Indexing with Redis

This article was originally posted on nosqlgeek.org

If you follow my news on Twitter then you might have realized that I just started to work more with Redis. Redis (=Remote Dictionary Server) is known as a Data Structure Store. This means that we can not just deal with Key-Value Pairs (called Strings in Redis) but in addition with data structures as Hashes (Hash-Maps), Lists, Sets or Sorted Sets. Further details about data structures can be found here:

https://redis.io/topics/data-types-intro

Indexing in Key-Value Stores

With a pure Key-Value Store, you would typically maintain your index structures manually by applying some KV-Store patterns. Here some examples

Direct access via the primary key: The key itself is semantically meaningful and so you can access a value directly by knowing how the key is structured (by using key patterns). An example would be to access an user profile by knowing the user’s id. The key looks like ‘user::<uid>’.
Exact match by a secondary key: The KV-Store itself can be seen as a huge Hash-Map, which means that you can use lookup items in order to reference other ones. This gives you a kind of Hash Index. An example would be to find a user by his email address. The lookup item has the key ’email::<email_addr>’, whereby the value is the key of the user. In order to fetch the user with a specific email address you just need to do a Get operation on the key with the email prefix and then another one on the key with the user prefix.
Range by a secondary key: This is where it is getting a bit more complicated with pure KV-Stores. Most of them allow you to retrieve a list of all keys, but doing a full ‘key space scan’ is not efficient (complexity of O(n), n=number of keys). You can indeed build your own tree structure by storing lists as values and by referencing between them, but maintaining these search trees on the application side is really not what you usually want to do.

The Redis Way

So how is Redis addressing these examples? We are leveraging the power of data structures as Hashes and Sorted Sets.

Direct Access via the Primary Key

A Get operation already has a complexity of O(1). This is the same for Redis.

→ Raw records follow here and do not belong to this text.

### config.mk
export PLATFORM = sky130hd
export DESIGN_NAME = irq_controller
export DESIGN_NICKNAME = d
export VERILOG_FILES = /design/src/rtl/irq_ctrl_pkg.sv /design/src/rtl/irq_prio_enc.sv /design/src/rtl/irq_controller.sv
export SDC_FILE = /design/constraint.sdc
export NUM_CORES = 1
export LEC_CHECK = 0
export BUFFER_PORTS_ARGS = -buffer_cell sky130_fd_sc_hd__buf_4
export CAP_MARGIN = 20
export CORE_UTILIZATION = 25
export CTS_CLUSTER_SIZE = 40
export DETAILED_ROUTE_END_ITERATION = 16
export PLACE_DENSITY = 0.54
export SLEW_MARGIN = 0
export SYNTH_ARGS = -nofsm -noshare
export SYNTH_HDL_FRONTEND = slang
export SYNTH_SLANG_ARGS = --single-unit
### constraint.sdc
create_clock -name clk_i -period 6.7 [get_ports clk_i]
set_input_delay 0.67 -clock clk_i [delete_from_list [all_inputs] [get_ports clk_i]]
set_output_delay 0.67 -clock clk_i [all_outputs]
set_load 0.005 [all_outputs]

Exact Match by a Secondary Key

Hashes (as the name already indicates) can be directly used to build a hash index in order to support exact match ‘queries’. The complexity of accessing an entry in a Redis Hash is indeed O(1). Here an example:

HMSET idx_email david.maier@redis.com user::dmaier HMSET idx_email max.mustermann@example.com user::mustermann HGET idx_email david.maier@redis.com "user::dmaier"

In addition Redis Hashes are supporting operations as HSCAN. This provides you a cursor based approach to scan hashes. Further information can be found here:

https://redis.io/commands/scan

Here an example:

HSCAN idx_email 0 match d* 1) "0" 2) 1) "david.maier@redis.com" 2) "user::dmaier"

Range by a Secondary Key

Sorted Sets can be used to support range ‘queries’. The way how this works is that we use the value for which we are searching as the score (order number). To scan such a Sorted Set has then a complexity of O(log(n)+m) whereby n is the number of elements in the set and m is the result set size. Here an example:

ZADD idx_age 37 user::david ZADD idx_age 9 user::philip ZADD idx_age 36 user::katrin ZADD idx_age 13 user::robin ZADD idx_age 0 user::samuel ZRANGEBYSCORE idx_age 0 10 1) "user::samuel" 2) "user::philip"

If you add 2 elements with the same score then they are sorted lexicographically. This is interesting for non-numeric values. The command ZRANGEBYLEX allows you to perform range ‘queries’ by taking the lexicographic order into account.

Modules

Redis supports now Modules (since v4.0). Modules are allowing you to extend Redis’ functionality. One module which perfectly matches the topic of this blog post is RediSearch. RediSearch is basically providing Full Text Indexing and Searching capabilities to Redis. It uses an Inverted Index behind the scenes. Further details about RediSearch can be found here:

http://redisearch.io

Here a very basic example from the RediSearch documentation:

FT.CREATE myIdx SCHEMA title TEXT WEIGHT 5.0 body TEXT url TEXT FT.ADD myIdx doc1 1.0 FIELDS title "hello world" body "lorem ipsum" url "http://redis.io" FT.SEARCH myIdx "hello world" LIMIT 0 10 1) (integer) 1 2) "doc1" 3) 1) "title" 2) "hello world" 3) "body" 4) "lorem ipsum" 5) "url" 6) "http://redis.io"

As usual, I hope that you found this article useful and informative. Feedback is very welcome!